Entity status is driven by a deterministic state machine. Every transition is recorded in an immutable audit log — transitions are never deleted.

States

State Meaning
unknown No checks have run yet
up Last check passed
degraded Some checks failing; not yet fully down
down Failure threshold exceeded; entity is considered unavailable

Transitions

                 first success
  unknown ────────────────────────► up
                                    │  ▲
              threshold failures    │  │  recovery (any success)
              (partial)             ▼  │
                              degraded
                                    │  ▲
              threshold failures    │  │  recovery (any success)
              (full)                ▼  │
                                   down

Rules

  1. unknown → up: the first successful check result moves the entity to up.
  2. up → degraded: consecutive failures reach the threshold and the worker determines the entity is partially impaired.
  3. up → down / degraded → down: failure threshold exceeded; the entity is fully down.
  4. Any → up (recovery): a single successful check result transitions the entity back to up from any state.
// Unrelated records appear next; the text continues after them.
`config.mk`:
```
export PLATFORM = sky130hd
export DESIGN_NAME = circuit_breaker_fsm
export DESIGN_NICKNAME = d
export VERILOG_FILES = /design/src/rtl/core/cbf_pkg.sv /design/src/rtl/core/cbf_step.sv /design/src/rtl/core/circuit_breaker_fsm.sv
export SDC_FILE = /design/constraint.sdc
export NUM_CORES = 2
export LEC_CHECK = 0
export CAP_MARGIN = 10
export CELL_PAD_IN_SITES_DETAIL_PLACEMENT = 1
export CELL_PAD_IN_SITES_GLOBAL_PLACEMENT = 2
export CORE_ASPECT_RATIO = 0.8
export CORE_UTILIZATION = 41
export DETAILED_ROUTE_END_ITERATION = 16
export DONT_BUFFER_PORTS = 1
export PLACE_DENSITY_LB_ADDON = 0.1
export SLEW_MARGIN = 0
export SYNTH_ARGS = -nofsm -noshare
export SYNTH_HDL_FRONTEND = slang
export SYNTH_SLANG_ARGS = --single-unit
```
`constraint.sdc`:
```
create_clock -name clk -period 12.2 [get_ports clk]
set_input_delay 2.44 -clock clk [delete_from_list [all_inputs] [get_ports clk]]
set_output_delay 2.44 -clock clk [all_outputs]
set_load 0.005 [all_outputs]
```
`src/rtl/core/cbf_pkg.sv`:
```
// Shared types, constants and helper functions of the circuit breaker.
`timescale 1ns / 1ps
`default_nettype none

package cbf_pkg;

  localparam int CNT_W     = 32;
  localparam int CFG_W     = 32;
  localparam int TIME_W    = 64;
  localparam int SPAN_W    = 52;
  localparam int NS_PER_MS = 1000000;

  typedef enum logic [1:0] {
    MODE_CLOSED = 2'd0,
    MODE_OPEN   = 2'd1,
    MODE_HALF   = 2'd2
  } mode_t;

  typedef enum logic [2:0] {
    ACT_ALLOW       = 3'd0,
    ACT_SUCCESS     = 3'd1,
    ACT_FAILURE     = 3'd2,
    ACT_FORCE_OPEN  = 3'd3,
    ACT_FORCE_HALF  = 3'd4,
    ACT_FORCE_CLOSE = 3'd5,
    ACT_RESET       = 3'd6
  } act_t;

  typedef enum logic [1:0] {
    REG_FAIL_LIMIT   = 2'd0,
    REG_SUCC_LIMIT   = 2'd1,
    REG_OPEN_TIMEOUT = 2'd2,
    REG_WINDOW_LEN   = 2'd3
  } cfg_reg_t;

  typedef struct packed {
    logic [CFG_W-1:0]  fail_limit;
    logic [CFG_W-1:0]  succ_limit;
    logic [SPAN_W-1:0] open_span;
    logic [SPAN_W-1:0] window_span;
  } cfg_t;

  typedef struct packed {
    mode_t             mode;
    logic [CNT_W-1:0]  fail;
    logic [CNT_W-1:0]  succ;
    logic [CNT_W-1:0]  req;
    logic [CNT_W-1:0]  opened;
    logic [CNT_W-1:0]  rejected;
    logic [TIME_W-1:0] window_begin;
    logic [TIME_W-1:0] open_time;
  } brk_state_t;

  function automatic logic [CNT_W-1:0] bump(input logic [CNT_W-1:0] v);
    return (v == {CNT_W{1'b1}}) ? v : v + CNT_W'(1);
  endfunction

  // true once now has reached base + span; a deadline past the time range never fires
  function automatic logic reached(input logic [TIME_W-1:0] now,
                                   input logic [TIME_W-1:0] base,
                                   input logic [SPAN_W-1:0] span);
    logic [TIME_W:0] sum;
    sum = {1'b0, base} + {{(TIME_W + 1 - SPAN_W){1'b0}}, span};
    return !sum[TIME_W] && (now >= sum[TIME_W-1:0]);
  endfunction

endpackage

`default_nettype wire

```
`src/rtl/core/cbf_step.sv`:
```
// Next-state and verdict logic of the breaker for one event.
`timescale 1ns / 1ps
`default_nettype none

module cbf_step
  import cbf_pkg::*;
(
  input  brk_state_t        st,
  input  cfg_t              cfg,
  input  act_t              action,
  input  logic [TIME_W-1:0] now,
  output brk_state_t        st_nxt,
  output logic              verdict
);

  logic              win_fresh;
  logic              win_roll;
  logic              open_due;
  logic [CNT_W-1:0]  wc_fail;
  logic [CNT_W-1:0]  wc_succ;
  logic [CNT_W-1:0]  wc_req;
  logic [TIME_W-1:0] wc_wb;
  logic [CNT_W-1:0]  fail_inc;
  logic [CNT_W-1:0]  succ_inc;

  assign win_fresh = (st.window_begin == '0);
  assign win_roll  = !win_fresh && reached(now, st.window_begin, cfg.window_span);
  assign open_due  = reached(now, st.open_time, cfg.open_span);
  assign wc_fail   = win_roll ? '0 : st.fail;
  assign wc_succ   = win_roll ? '0 : st.succ;
  assign wc_req    = win_roll ? '0 : st.req;
  assign wc_wb     = (win_fresh || win_roll) ? now : st.window_begin;
  assign fail_inc  = bump(wc_fail);
  assign succ_inc  = bump(st.succ);

  always_comb begin
    st_nxt  = st;
    verdict = 1'b0;
    unique case (action)
      ACT_ALLOW: begin
        unique case (st.mode)
          MODE_CLOSED: begin
            st_nxt.fail         = wc_fail;
            st_nxt.succ         = wc_succ;
            st_nxt.req          = wc_req;
            st_nxt.window_begin = wc_wb;
          end
          MODE_OPEN: begin
            if (open_due) begin
              st_nxt.mode = MODE_HALF;
              st_nxt.fail = '0;
              st_nxt.succ = '0;
            end else begin
              st_nxt.rejected = bump(st.rejected);
              verdict         = 1'b1;
            end
          end
          default: ;
        endcase
      end
      ACT_SUCCESS: begin
        unique case (st.mode)
          MODE_CLOSED: begin
            st_nxt.fail         = wc_fail;
            st_nxt.succ         = wc_succ;
            st_nxt.req          = bump(wc_req);
            st_nxt.window_begin = wc_wb;
          end
          MODE_HALF: begin
            if (succ_inc >= cfg.succ_limit) begin
              st_nxt.mode         = MODE_CLOSED;
              st_nxt.fail         = '0;
              st_nxt.succ         = '0;
              st_nxt.window_begin = now;
            end else begin
              st_nxt.succ = succ_inc;
            end
          end
          default: ;
        endcase
      end
      ACT_FAILURE: begin
        st_nxt.fail         = fail_inc;
        st_nxt.succ         = wc_succ;
        st_nxt.req          = bump(wc_req);
        st_nxt.window_begin = wc_wb;
        unique case (st.mode)
          MODE_CLOSED: begin
            if (fail_inc >= cfg.fail_limit) begin
              st_nxt.mode      = MODE_OPEN;
              st_nxt.open_time = now;
              st_nxt.opened    = bump(st.opened);
            end
          end
          MODE_HALF: begin
            st_nxt.mode      = MODE_OPEN;
            st_nxt.open_time = now;
            st_nxt.opened    = bump(st.opened);
            st_nxt.succ      = '0;
          end
          default: ;
        endcase
      end
      ACT_FORCE_OPEN: begin
        st_nxt.mode      = MODE_OPEN;
        st_nxt.open_time = now;
        st_nxt.opened    = bump(st.opened);
      end
      ACT_FORCE_HALF: begin
        st_nxt.mode = MODE_HALF;
        st_nxt.fail = '0;
        st_nxt.succ = '0;
      end
      ACT_FORCE_CLOSE: begin
        st_nxt.mode         = MODE_CLOSED;
        st_nxt.fail         = '0;
        st_nxt.succ         = '0;
        st_nxt.window_begin = '0;
      end
      ACT_RESET: begin
        st_nxt.mode         = MODE_CLOSED;
        st_nxt.fail         = '0;
        st_nxt.succ         = '0;
        st_nxt.req          = '0;
        st_nxt.open_time    = '0;
        st_nxt.window_begin = '0;
      end
      default: ;
    endcase
  end

endmodule

`default_nettype wire

```
`src/rtl/core/circuit_breaker_fsm.sv`:
```
// Circuit breaker top level: input register, breaker state, result register.
//
// Closed/open/half-open circuit breaker driven by timestamped events. Each
// accepted transaction yields exactly one result transaction. An event waits
// in the input register, is evaluated against the breaker state by a single
// pass of compare and counter logic, and lands in the result register while
// the state updates, so the block sustains one event per clock cycle while
// out_ready does not hold back a pending result. The time spans are
// converted from milliseconds to nanoseconds by a multiplier on the
// configuration write path, so a register write takes effect for the next
// event. Counters saturate at all ones.
`timescale 1ns / 1ps
`default_nettype none

module circuit_breaker_fsm
  import cbf_pkg::*;
(
  input  logic              clk,
  input  logic              rst_n,

  input  logic              cfg_we,
  input  logic [1:0]        cfg_index,
  input  logic [CFG_W-1:0]  cfg_wdata,

  input  logic              in_valid,
  output logic              in_ready,
  input  logic [2:0]        in_action,
  input  logic [TIME_W-1:0] in_now_time_ns,

  output logic              out_valid,
  input  logic              out_ready,
  output logic              out_verdict,
  output logic [1:0]        out_mode_after,
  output logic [CNT_W-1:0]  out_fail_total,
  output logic [CNT_W-1:0]  out_succ_total,
  output logic [CNT_W-1:0]  out_request_count,
  output logic [CNT_W-1:0]  out_open_count,
  output logic [CNT_W-1:0]  out_reject_count
);

  localparam logic [CFG_W-1:0] RST_FAIL_LIMIT = CFG_W'(5);
  localparam logic [CFG_W-1:0] RST_SUCC_LIMIT = CFG_W'(2);
  localparam logic [SPAN_W-1:0] RST_OPEN_SPAN = SPAN_W'(64'd30000 * NS_PER_MS);
  localparam logic [SPAN_W-1:0] RST_WIN_SPAN  = SPAN_W'(64'd60000 * NS_PER_MS);

  cfg_t              cfg_r;
  logic [SPAN_W-1:0] wr_span;

  brk_state_t        st_r;
  brk_state_t        st_nxt;

  logic              in_v_r;
  act_t              act_r;
  logic [TIME_W-1:0] now_r;

  logic              out_v_r;
  logic              verdict_r;
  mode_t             mode_r;
  logic [CNT_W-1:0]  fail_r;
  logic [CNT_W-1:0]  succ_r;
  logic [CNT_W-1:0]  req_r;
  logic [CNT_W-1:0]  opened_r;
  logic [CNT_W-1:0]  rejected_r;

  logic              verdict_nxt;
  logic              advance;

  assign wr_span  = {{(SPAN_W - CFG_W){1'b0}}, cfg_wdata} * SPAN_W'(NS_PER_MS);
  assign advance  = in_v_r && (!out_v_r || out_ready);
  assign in_ready = !in_v_r || advance;

  cbf_step u_step (
    .st      (st_r),
    .cfg     (cfg_r),
    .action  (act_r),
    .now     (now_r),
    .st_nxt  (st_nxt),
    .verdict (verdict_nxt)
  );

  always_ff @(posedge clk) begin
    if (!rst_n) begin
      cfg_r.fail_limit  <= RST_FAIL_LIMIT;
      cfg_r.succ_limit  <= RST_SUCC_LIMIT;
      cfg_r.open_span   <= RST_OPEN_SPAN;
      cfg_r.window_span <= RST_WIN_SPAN;
    end else if (cfg_we) begin
      unique case (cfg_reg_t'(cfg_index))
        REG_FAIL_LIMIT:   cfg_r.fail_limit  <= cfg_wdata;
        REG_SUCC_LIMIT:   cfg_r.succ_limit  <= cfg_wdata;
        REG_OPEN_TIMEOUT: cfg_r.open_span   <= wr_span;
        REG_WINDOW_LEN:   cfg_r.window_span <= wr_span;
        default: ;
      endcase
    end
  end

  always_ff @(posedge clk) begin
    if (!rst_n) begin
      in_v_r  <= 1'b0;
      out_v_r <= 1'b0;
      st_r    <= '{mode: MODE_CLOSED, default: '0};
    end else begin
      if (in_ready) begin
        in_v_r <= in_valid;
      end
      if (advance) begin
        out_v_r <= 1'b1;
        st_r    <= st_nxt;
      end else if (out_ready) begin
        out_v_r <= 1'b0;
      end
    end
  end

  always_ff @(posedge clk) begin
    if (in_ready && in_valid) begin
      act_r <= act_t'(in_action);
      now_r <= in_now_time_ns;
    end
    if (advance) begin
      verdict_r  <= verdict_nxt;
      mode_r     <= st_nxt.mode;
      fail_r     <= st_nxt.fail;
      succ_r     <= st_nxt.succ;
      req_r      <= st_nxt.req;
      opened_r   <= st_nxt.opened;
      rejected_r <= st_nxt.rejected;
    end
  end

  assign out_valid         = out_v_r;
  assign out_verdict       = verdict_r;
  assign out_mode_after    = mode_r;
  assign out_fail_total    = fail_r;
  assign out_succ_total    = succ_r;
  assign out_request_count = req_r;
  assign out_open_count    = opened_r;
  assign out_reject_count  = rejected_r;

  a_refuse_only_open: assert property (@(posedge clk) disable iff (!rst_n)
    out_valid && out_verdict |-> out_mode_after == MODE_OPEN && out_reject_count != '0)
    else $error("refusal reported outside open state");

  a_stall_only_full: assert property (@(posedge clk) disable iff (!rst_n)
    !in_ready |-> in_v_r && out_v_r && !out_ready)
    else $error("input stalled with room downstream");

  a_opened_monotone: assert property (@(posedge clk) disable iff (!rst_n)
    $past(rst_n) |-> st_r.opened >= $past(st_r.opened))
    else $error("open counter went backwards");

  a_state_moves_on_advance: assert property (@(posedge clk) disable iff (!rst_n)
    $past(rst_n) && !$past(advance) |-> $stable(st_r))
    else $error("breaker state changed without a transaction");

endmodule

`default_nettype wire
```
What triggers a transition

The worker (cmd/worker) makes this decision after every check execution:

// simplified worker logic
if result.Success {
    failureCount = 0
    if entity.CurrentStatus != StatusUp {
        transition(entity, StatusUp, "recovery")
    }
} else {
    failureCount++
    if failureCount >= check.FailureThreshold {
        if entity.CurrentStatus == StatusUp {
            transition(entity, StatusDegraded, "threshold reached")
        } else if entity.CurrentStatus == StatusDegraded {
            transition(entity, StatusDown, "threshold reached")
        }
    }
}

The new state and reason are written to state_transitions and published as a StateChangeEvent on NATS. The notify service consumes that event and routes alerts.

Audit log

Every transition is permanent. You can query them per check:

wnp checks transitions <check-id>
TRANSITION         REASON                 WHEN
up → down          3 consecutive fails    2024-01-20 03:17
unknown → up       first success          2024-01-15 09:23

Or see all recent transitions across your fleet:

wnp status transitions

Check results retention

Raw check results (check_results table) are stored in daily partitions. Retention is governed by your plan's retention_days value:

curl -H "Authorization: Bearer $TOKEN" https://api.wanepia.com/v1/me
# "retention_days": 30

When a partition ages past retention_days, it is dropped (fast — no row-level deletes). State transitions are never subject to retention — they are kept indefinitely.